Equal or different?

There is only one step from tension in relationships to a quarrel, and sometimes it is very easy to take it …

Imagine a banal family scene. He returns home after a hard day. She is cooking dinner in a very bad mood. “Why are you here so late?” – “And what do you think? What am I having fun? Who do you think I work for? How tired of living with a woman who, every time I come home, sits with a displeased mine. “What do you think I don’t work?”

Irritation grows on both sides, and each reacts mirror-like to the attacks of the other: irony is met with irony, hostility with hostility, rage with rage. Striving for equality is a wonderful principle in marital relations, but it breeds competition, competition, struggle. The danger is rooted in rivalry, not so much in the division of responsibilities, but in posing the most painful questions: who invests more in the life of a couple, who is the best parent, who gives more importance to sex – in general, who loves more and better …

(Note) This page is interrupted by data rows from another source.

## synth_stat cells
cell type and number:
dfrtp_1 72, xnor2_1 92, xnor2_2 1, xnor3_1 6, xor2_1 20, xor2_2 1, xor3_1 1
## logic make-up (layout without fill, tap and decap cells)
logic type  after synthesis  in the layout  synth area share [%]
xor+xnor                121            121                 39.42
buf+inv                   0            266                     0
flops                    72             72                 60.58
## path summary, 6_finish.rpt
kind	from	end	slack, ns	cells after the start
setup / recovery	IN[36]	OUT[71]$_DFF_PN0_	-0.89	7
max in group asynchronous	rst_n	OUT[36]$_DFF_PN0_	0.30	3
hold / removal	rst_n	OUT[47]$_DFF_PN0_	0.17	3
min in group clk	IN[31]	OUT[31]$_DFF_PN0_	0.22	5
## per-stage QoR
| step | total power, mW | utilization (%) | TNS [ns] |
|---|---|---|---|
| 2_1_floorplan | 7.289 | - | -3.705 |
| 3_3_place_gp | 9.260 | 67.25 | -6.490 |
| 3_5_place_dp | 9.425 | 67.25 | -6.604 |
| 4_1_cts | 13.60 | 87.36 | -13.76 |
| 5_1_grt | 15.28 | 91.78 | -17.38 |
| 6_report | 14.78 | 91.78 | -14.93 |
## config.mk

```make
export PLATFORM = sky130hd
export DESIGN_NAME = fetch_unit_flat
export DESIGN_NICKNAME = d
export VERILOG_FILES = /design/src/rtl/fetch_pkg.sv /design/src/rtl/fetch_if.sv /design/src/rtl/fetch_queue.sv /design/src/rtl/fetch_unit.sv /design/src/flat_wrapper.sv
export SDC_FILE = /design/constraint.sdc
export NUM_CORES = 1
export LEC_CHECK = 0
export ABC_AREA = 1
export CAP_MARGIN = 20
export CORE_ASPECT_RATIO = 0.9
export CORE_UTILIZATION = 51
export DETAILED_ROUTE_END_ITERATION = 7
export PLACE_DENSITY = 0.81
export SYNTH_ARGS = -nofsm -noshare
export SYNTH_HDL_FRONTEND = slang
export SYNTH_HIERARCHICAL = 1
export SYNTH_SLANG_ARGS = --single-unit
```

## constraint.sdc

```tcl
create_clock -name clk -period 5.7 [get_ports clk]
set_input_delay 0.57 -clock clk [delete_from_list [all_inputs] [get_ports clk]]
set_output_delay 0.57 -clock clk [all_outputs]
set_load 0.1 [all_outputs]
```

## src/rtl/fetch_pkg.sv

```systemverilog
// fetch_pkg: shared types and constants for the instruction fetch stage
package fetch_pkg;
    typedef enum logic [1:0] {IDLE, WAIT, DISCARD} fetch_state_t;
    localparam logic [31:0] PC_STEP = 32'd4;
    localparam logic [31:0] PC_READ_OFFSET = 32'd8;
    typedef struct packed {
        logic [31:0] instr;
        logic [31:0] pc;
    } fetch_entry_t;
endpackage

```

## src/rtl/fetch_if.sv

```systemverilog
// fetch_if: instruction memory, decode handshake and redirect signals of the fetch stage
interface fetch_if;
    logic        imem_req;
    logic [31:0] imem_addr;
    logic        imem_rvalid;
    logic [31:0] imem_rdata;
    logic        instr_valid;
    logic        instr_ready;
    logic [31:0] instr;
    logic [31:0] instr_pc;
    logic [31:0] pc_plus8;
    logic [1:0]  op;
    logic [5:0]  funct;
    logic [3:0]  rd;
    logic        redirect;
    logic [31:0] redirect_pc;
    modport master (
        output imem_req, imem_addr, instr_valid, instr, instr_pc, pc_plus8, op, funct, rd,
        input  imem_rvalid, imem_rdata, instr_ready, redirect, redirect_pc
    );
    modport slave (
        input  imem_req, imem_addr, instr_valid, instr, instr_pc, pc_plus8, op, funct, rd,
        output imem_rvalid, imem_rdata, instr_ready, redirect, redirect_pc
    );
endinterface

```

## src/rtl/fetch_queue.sv

```systemverilog
// fetch_queue: circular prefetch FIFO of {instr, pc} entries with flush
module fetch_queue
    import fetch_pkg::*;
#(
    parameter int DEPTH = 2
) (
    input  logic                   clk,
    input  logic                   reset,
    input  logic                   push,
    input  logic                   pop,
    input  logic                   flush,
    input  fetch_entry_t           din,
    output fetch_entry_t           head,
    output logic [$clog2(DEPTH):0] count,
    output logic                   full,
    output logic                   empty
);
    localparam int AW = $clog2(DEPTH);
    localparam logic [AW:0] FULL_CNT = DEPTH[AW:0];
    fetch_entry_t mem [DEPTH];
    logic [AW-1:0] rd_ptr, wr_ptr;
    always_ff @(posedge clk or posedge reset) begin
        if (reset) begin
            rd_ptr <= '0;
            wr_ptr <= '0;
            count  <= '0;
        end else if (flush) begin
            rd_ptr <= '0;
            wr_ptr <= '0;
            count  <= '0;
        end else begin
            if (push) wr_ptr <= wr_ptr + 1'b1;
            if (pop) rd_ptr <= rd_ptr + 1'b1;
            count <= count + {{AW{1'b0}}, push} - {{AW{1'b0}}, pop};
        end
    end
    always_ff @(posedge clk) begin
        if (push && !flush) mem[wr_ptr] <= din;
    end
    assign head  = mem[rd_ptr];
    assign full  = count == FULL_CNT;
    assign empty = count == '0;
endmodule

```

## src/rtl/fetch_unit.sv

```systemverilog
// fetch_unit: PC sequencing, single-outstanding imem requests and prefetch queue feeding decode
module fetch_unit
    import fetch_pkg::*;
#(
    parameter int          DEPTH    = 2,
    parameter logic [31:0] RESET_PC = 32'h0000_0000
) (
    input logic    clk,
    input logic    reset,
    fetch_if.master bus
);
    localparam int AW = $clog2(DEPTH);
    localparam logic [AW+1:0] LIMIT = (AW+2)'(DEPTH);
    fetch_state_t state, state_nx;
    logic [31:0] fetch_pc, req_pc;
    logic push, pop, issue, space, full, empty;
    logic [AW:0] count;
    logic [AW+1:0] next_count;
    fetch_entry_t head;
    // issue needs room for the word it will bring back, counting this cycle's push/pop
    always_comb begin
        push       = state == WAIT && bus.imem_rvalid && !bus.redirect;
        pop        = !empty && bus.instr_ready && !bus.redirect;
        next_count = (AW+2)'(count) + (AW+2)'(push) - (AW+2)'(pop);
        space      = full ? (pop && !push) : (next_count < LIMIT);
        issue      = !reset && !bus.redirect && (state == IDLE || bus.imem_rvalid) && space;
        state_nx   = (bus.imem_rvalid || state == IDLE) ? (issue ? WAIT : IDLE)
                   : (state == WAIT && bus.redirect) ? DISCARD : state;
    end
    always_ff @(posedge clk or posedge reset) begin
        if (reset) begin
            state    <= IDLE;
            fetch_pc <= RESET_PC;
            req_pc   <= RESET_PC;
        end else begin
            state <= state_nx;
            if (bus.redirect) fetch_pc <= bus.redirect_pc & ~32'd3;
            else if (issue) fetch_pc <= fetch_pc + PC_STEP;
            if (issue) req_pc <= fetch_pc;
        end
    end
    fetch_queue #(.DEPTH(DEPTH)) u_queue (
        .clk   (clk),
        .reset (reset),
        .push  (push),
        .pop   (pop),
        .flush (bus.redirect),
        .din   (fetch_entry_t'{instr: bus.imem_rdata, pc: req_pc}),
        .head  (head),
        .count (count),
        .full  (full),
        .empty (empty)
    );
    assign bus.imem_req    = issue;
    assign bus.imem_addr   = fetch_pc;
    assign bus.instr_valid = !empty;
    assign bus.instr       = head.instr;
    assign bus.instr_pc    = head.pc;
    assign bus.pc_plus8    = head.pc + PC_READ_OFFSET;
    assign bus.op          = head.instr[27:26];
    assign bus.funct       = head.instr[25:20];
    assign bus.rd          = head.instr[15:12];
endmodule
```

## src/flat_wrapper.sv

```systemverilog
// flat-port wrapper written by rule: the top's interface ports become plain ports
module fetch_unit_flat import fetch_pkg::*;
#(
    parameter int          DEPTH    = 2,
    parameter logic [31:0] RESET_PC = 32'h0000_0000
)
  (clk, reset, bus_imem_req, bus_imem_addr, bus_instr_valid, bus_instr, bus_instr_pc, bus_pc_plus8, bus_op, bus_funct, bus_rd, bus_imem_rvalid, bus_imem_rdata, bus_instr_ready, bus_redirect, bus_redirect_pc);
  fetch_if bus_i ();
  input logic clk;
  input logic reset;
  output wire logic [$bits(bus_i.imem_req)-1:0] bus_imem_req;
  output wire logic [$bits(bus_i.imem_addr)-1:0] bus_imem_addr;
  output wire logic [$bits(bus_i.instr_valid)-1:0] bus_instr_valid;
  output wire logic [$bits(bus_i.instr)-1:0] bus_instr;
  output wire logic [$bits(bus_i.instr_pc)-1:0] bus_instr_pc;
  output wire logic [$bits(bus_i.pc_plus8)-1:0] bus_pc_plus8;
  output wire logic [$bits(bus_i.op)-1:0] bus_op;
  output wire logic [$bits(bus_i.funct)-1:0] bus_funct;
  output wire logic [$bits(bus_i.rd)-1:0] bus_rd;
  input wire logic [$bits(bus_i.imem_rvalid)-1:0] bus_imem_rvalid;
  input wire logic [$bits(bus_i.imem_rdata)-1:0] bus_imem_rdata;
  input wire logic [$bits(bus_i.instr_ready)-1:0] bus_instr_ready;
  input wire logic [$bits(bus_i.redirect)-1:0] bus_redirect;
  input wire logic [$bits(bus_i.redirect_pc)-1:0] bus_redirect_pc;
  assign bus_imem_req = bus_i.imem_req;
  assign bus_imem_addr = bus_i.imem_addr;
  assign bus_instr_valid = bus_i.instr_valid;
  assign bus_instr = bus_i.instr;
  assign bus_instr_pc = bus_i.instr_pc;
  assign bus_pc_plus8 = bus_i.pc_plus8;
  assign bus_op = bus_i.op;
  assign bus_funct = bus_i.funct;
  assign bus_rd = bus_i.rd;
  assign bus_i.imem_rvalid = bus_imem_rvalid;
  assign bus_i.imem_rdata = bus_imem_rdata;
  assign bus_i.instr_ready = bus_instr_ready;
  assign bus_i.redirect = bus_redirect;
  assign bus_i.redirect_pc = bus_redirect_pc;
  fetch_unit #(.DEPTH(DEPTH), .RESET_PC(RESET_PC)) u_core (.clk(clk), .reset(reset), .bus(bus_i));
endmodule
```

==> impl_summary.log <==
INFO  metric regToRegStartpoint = u_core/u_queue/count[1]
INFO  metric post_synth_main_area_contributors = edfxtp_1, dfrtp_1, nand2_1
INFO  metric m1WireLength = roughly 9800 um
INFO  metric cts.repair.resized = 0
INFO  metric design.portCount = 211
INFO  metric placement.io_buffers = 206
INFO  metric regToRegEndpoint = u_core/bus.imem_addr[29]
INFO  metric startpoint_type = register
INFO  metric p_per_area = approximately 370 mW/mm^2
INFO  metric timing.final.crit_share = 82.1%
INFO  metric area_growth_syn_to_layout = 29.1%
INFO  metric tmin_final = 4.68 ns
INFO  metric cts_made_buffers = 17
INFO  metric crit_type = register to output pin
INFO  metric synth_enable_flop_cells = 128
INFO  metric yosysWarnings = 6
INFO  metric worstSetupEndpointType = output pin
INFO  metric drt_first_pass_iters = 5
INFO  metric gp_routability_congestion = 0.901
INFO  metric reg_to_reg_setup_timing_slack = 2.66 ns
INFO  metric cts.root.buffer_cell = clkbuf_16
INFO  metric synth.distinct_cells = 42
INFO  metric peakVddDrop = roughly 0.00025 V
INFO  metric routed-wl-met2 = roughly 10000 um
INFO  metric synth_async_sr_flop_share = between 30 and 40%
INFO  metric core_area = 0.0179 sq mm
INFO  metric cts-htree-levels = 4
INFO  metric clock_tree.buffer_depth = 2
INFO  metric die_footprint = around 0.019 sq mm
INFO  metric first_pass_grt_wire_length = 35000 um
INFO  metric final_antenna_violating_net_count = 0
INFO  metric syn-instance-count = between 800 and 900
INFO  metric routed-wl-met3 = 1450 um
INFO  metric total_global_routing_track_utilization = between 20% and 30%
INFO  metric cts_tree = yes
INFO  metric cts_hold_repair.buffers = 0
INFO  metric post_drt_wl_per_cell = approximately 16 um
INFO  metric post-cts-setup-buffers = 0
INFO  metric tightest_slew = 1.08 ns
INFO  metric dp_hpwl = 15700 um
INFO  metric tns = 0 ns
INFO  metric critical-path-max-stage-delay = about 1.2 ns
INFO  metric worst_slew_margin_rel = 27.9%
INFO  metric finish.instance_area = 0.0122 sq mm
INFO  metric drt_iter0_markers = about 460
INFO  metric outcome = complete, no violations
INFO  metric fin_cells = roughly 1300
INFO  metric detail_route.wirelength = 21600 um
INFO  metric vias = 6799
INFO  metric yosysTopAreaCellShare = 40.7%
INFO  metric grt_setup_unrepaired = false
INFO  metric max_cap_viol_count = 0
INFO  metric timing.critical_path.cells = buf_4 -> mux2_2 -> nand2_1 -> nor2_1 -> nand3_1 -> nor2_1 -> xor2_1 -> clkdlybuf4s50_1
INFO  metric clkSinkCount = 194
INFO  metric clk_latency = 0.44 ns
INFO  metric most_used_flip_flop_cell_after_synthesis = edfxtp_1
INFO  metric leakage_dissipation = 4.80 nW
INFO  metric crit_required = around 5 ns
INFO  metric synthDominantAreaCellType = edfxtp_1
INFO  metric route.detailed.vias_per_inst = about 5
INFO  metric cp_common_cell = nor2_1
INFO  metric antenna-diode-count = 0
INFO  metric initial_utilization = 52.8%
INFO  metric detailed_place.area = 0.0116 sq mm
INFO  metric pin_count_of_the_biggest_net_entering_global_routing = 64
INFO  metric finalPower = 4.49 mW
INFO  metric number_of_hold_violations_in_the_final_report = 0
INFO  metric cp_data_arrival_time = between 4 and 5 ns
INFO  metric ys_ff_latch = 194
INFO  metric report.final.setup_viol = 0
INFO  metric std_cell_rows = 46
INFO  metric dr.max_layer_used = met4
INFO  metric first_global_vias = 6642
INFO  metric slowest_stage = clkdlybuf4s50_1
INFO  metric report.final.slew_viol_count = 0
INFO  metric max_freq = ~210 MHz
INFO  metric worst-r2r-cell-count = 14
INFO  metric fin_util = around two thirds
INFO  metric drive_above_1_share = 14.0%
INFO  metric placed_cells_incl_taps = approximately 1300
INFO  metric cts.clk_slew.worst_paths = 0.07 ns
INFO  metric critical_path.max_fanout = 43
INFO  metric drc = 0
INFO  metric worst_clock_skew = roughly 0.0082 ns
INFO  metric grt_remaining_overflow = 0
INFO  metric num-nets-final = 1141
INFO  metric chipHeight = about 130 um
INFO  metric antenna_violations_before_repair = 0
INFO  metric die_width = 145 um
INFO  metric hold_crit_class = primary input to async pin
INFO  metric synth.yosys.seq_area_share = 58.2%
INFO  metric netlist_area = 0.00945 sq mm
INFO  metric syn_avg_cell_area = 10.8 sq um
File: src/rtl/fetch_ctrl.sv
// Fetch controller: PC register, IF/ID register, taken-branch squash,
// run/stall/redirect tracking, stall/flush statistics and protocol checks.
module fetch_ctrl
    import fetch_ctrl_pkg::*;
#(
    parameter logic [31:0] PC_RESET  = 32'h0000_0000,
    parameter int          CNT_W     = 16,
    parameter int          MAX_STALL = 3
) (
    input  logic             clk,
    input  logic             rst,
    input  logic             pc_write,
    input  logic             ifid_write,
    input  logic             branch_taken,
    input  logic [31:0]      branch_target,
    input  logic [31:0]      imem_rdata,
    output logic [31:0]      imem_addr,
    output logic [31:0]      ifid_instr,
    output logic [31:0]      ifid_pc4,
    output logic             ifid_valid,
    output logic [1:0]       state,
    output logic [CNT_W-1:0] stall_cnt,
    output logic [CNT_W-1:0] flush_cnt,
    output logic             stall_timeout,
    output logic             protocol_err
);

    // Wide enough to hold MAX_STALL so the run length can saturate there.
    localparam int CONS_W = (MAX_STALL < 2) ? 1 : $clog2(MAX_STALL + 1);
    localparam logic [CONS_W-1:0] TO_THRESH = CONS_W'(MAX_STALL - 1);

    logic [31:0]  pc_q,         pc_d;
    logic [31:0]  ifid_instr_q, ifid_instr_d;
    logic [31:0]  ifid_pc4_q,   ifid_pc4_d;
    logic         ifid_valid_q, ifid_valid_d;
    fetch_state_e state_q,      state_d;
    logic         timeout_q,    timeout_d;
    logic         perr_q,       perr_d;

    logic              squash;
    logic              stalled;
    logic [31:0]       pc_plus4;
    logic [CONS_W-1:0] consec_cnt;

    assign squash   = pc_write & branch_taken;
    assign stalled  = ~pc_write;
    assign pc_plus4 = pc_q + PC_INC;

    // Next PC, IF/ID contents, FSM state and sticky error flags.
    always_comb begin
        pc_d         = pc_q;
        ifid_instr_d = ifid_instr_q;
        ifid_pc4_d   = ifid_pc4_q;
        ifid_valid_d = ifid_valid_q;
        state_d      = ST_RUN;
        timeout_d    = timeout_q;
        perr_d       = perr_q;

        // A stalled PC ignores branch_taken; the hazard unit re-presents it.
        if (squash) begin
            pc_d = branch_target;
        end else if (pc_write) begin
            pc_d = pc_plus4;
        end

        // Squash overrides ifid_write so the wrong-path fetch never reaches ID.
        if (squash) begin
            ifid_instr_d = NOP_INSTR;
            ifid_pc4_d   = pc_plus4;
            ifid_valid_d = 1'b0;
        end else if (ifid_write) begin
            ifid_instr_d = imem_rdata;
            ifid_pc4_d   = pc_plus4;
            ifid_valid_d = 1'b1;
        end

        if (squash) begin
            state_d = ST_REDIRECT;
        end else if (stalled) begin
            state_d = ST_STALL;
        end

        // Advancing PC while IF/ID holds would lose an instruction.
        if (pc_write && !ifid_write) begin
            perr_d = 1'b1;
        end

        // Flag on the stall cycle that brings the run length to MAX_STALL.
        if (stalled && (consec_cnt >= TO_THRESH)) begin
            timeout_d = 1'b1;
        end
    end

    // Pipeline and control registers.
    always_ff @(posedge clk or posedge rst) begin
        if (rst) begin
            pc_q         <= PC_RESET;
            ifid_instr_q <= NOP_INSTR;
            ifid_pc4_q   <= 32'h0;
            ifid_valid_q <= 1'b0;
            state_q      <= ST_RUN;
            timeout_q    <= 1'b0;
            perr_q       <= 1'b0;
        end else begin
            pc_q         <= pc_d;
            ifid_instr_q <= ifid_instr_d;
            ifid_pc4_q   <= ifid_pc4_d;
            ifid_valid_q <= ifid_valid_d;
            state_q      <= state_d;
            timeout_q    <= timeout_d;
            perr_q       <= perr_d;
        end
    end

    fetch_ctrl_sat_counter #(.W(CNT_W)) u_stall_cnt (
        .clk   (clk),
        .rst   (rst),
        .clr   (1'b0),
        .en    (stalled),
        .count (stall_cnt)
    );

    fetch_ctrl_sat_counter #(.W(CNT_W)) u_flush_cnt (
        .clk   (clk),
        .rst   (rst),
        .clr   (1'b0),
        .en    (squash),
        .count (flush_cnt)
    );

    // Length of the current run of stall cycles.
    fetch_ctrl_sat_counter #(.W(CONS_W)) u_consec_cnt (
        .clk   (clk),
        .rst   (rst),
        .clr   (pc_write),
        .en    (stalled),
        .count (consec_cnt)
    );

    assign imem_addr     = pc_q;
    assign ifid_instr    = ifid_instr_q;
    assign ifid_pc4      = ifid_pc4_q;
    assign ifid_valid    = ifid_valid_q;
    assign state         = state_q;
    assign stall_timeout = timeout_q;
    assign protocol_err  = perr_q;

endmodule
module mul32_seq_ctrl (
   input  logic        clk,
   input  logic        reset,
   input  logic        start,
   input  logic [31:0] a,
   input  logic [31:0] b,
   output logic        busy,
   output logic        done,
   output logic [63:0] result
);
   typedef enum logic [1:0] {IDLE = 2'd0, EXEC = 2'd1, DONE = 2'd2} state_t;

   state_t      state, state_nxt;
   logic [31:0] mcand, hi, lo;
   logic [4:0]  cnt;
   logic        accept;
   logic        last;
   logic [31:0] addend, sum;
   logic        co;
   logic [63:0] prod_nxt;

   // one partial-product add per EXEC cycle; carry lands in bit 63 after shift
   assign addend   = lo[0] ? mcand : 32'h0;
   assign prod_nxt = {co, sum, lo[31:1]};
   assign last     = (cnt == 5'd31);

   cla32 u_cla32 (
      .a  (hi),
      .b  (addend),
      .ci (1'b0),
      .s  (sum),
      .co (co)
   );

   // state register
   always_ff @(posedge clk or posedge reset) begin
      if (reset) state <= IDLE;
      else       state <= state_nxt;
   end

   // next state and handshake outputs; DONE accepts start like IDLE
   always_comb begin
      state_nxt = IDLE;
      busy      = 1'b0;
      done      = 1'b0;
      accept    = 1'b0;
      case (state)
         IDLE: begin
            accept    = start;
            state_nxt = start ? EXEC : IDLE;
         end
         EXEC: begin
            busy      = 1'b1;
            state_nxt = last ? DONE : EXEC;
         end
         DONE: begin
            done      = 1'b1;
            accept    = start;
            state_nxt = start ? EXEC : IDLE;
         end
         default: state_nxt = IDLE;
      endcase
   end

   // datapath: load on accept, shift-add in EXEC, publish only on the last step
   always_ff @(posedge clk or posedge reset) begin
      if (reset) begin
         mcand  <= 32'h0;
         hi     <= 32'h0;
         lo     <= 32'h0;
         cnt    <= 5'd0;
         result <= 64'h0;
      end else if (accept) begin
         mcand <= a;
         hi    <= 32'h0;
         lo    <= b;
         cnt   <= 5'd0;
      end else if (state == EXEC) begin
         {hi, lo} <= prod_nxt;
         cnt      <= cnt + 5'd1;
         if (last) result <= prod_nxt;
      end
   end
endmodule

The viability of a couple depends on how easily they move from one type of relationship to another.

Since ancient times, marital relations have been built on the principle of mutual complementation. Everyone occupied certain places in the hierarchy prescribed by society and developed different, but adapted to each other, styles of behavior. Each agreed on what place the other occupied, the rules and roles were fixed, the spouses equally assessed their relationship.

Today, couples are looking for a way to complement each other that matches their inner aspirations and is different from the lifestyle of their parents and grandparents. They constantly oscillate between this need to be different and the desire for symmetry. Symmetrical relationships are based on equality, and if the partners quarrel over the place of the future vacation or scattered shoes, they are actually figuring out the role and place of each in a pair. Such relationships are unstable, but able to develop; these couples develop their own rules.

Other relationships are also possible when partners correspond (or pretend to correspond) to traditional functions: a male protector and a female child, a motherly caring spouse and a windy husband. Such relations are stable, but little suited for development. The viability of a couple depends on how easily it moves from one option to another.

And on whether she can abandon the confrontation in order to start negotiations. Rigid attachment to one of the types of behavior destroys relationships, creating a constantly conflicting – or, conversely, lifeless and monotonous environment.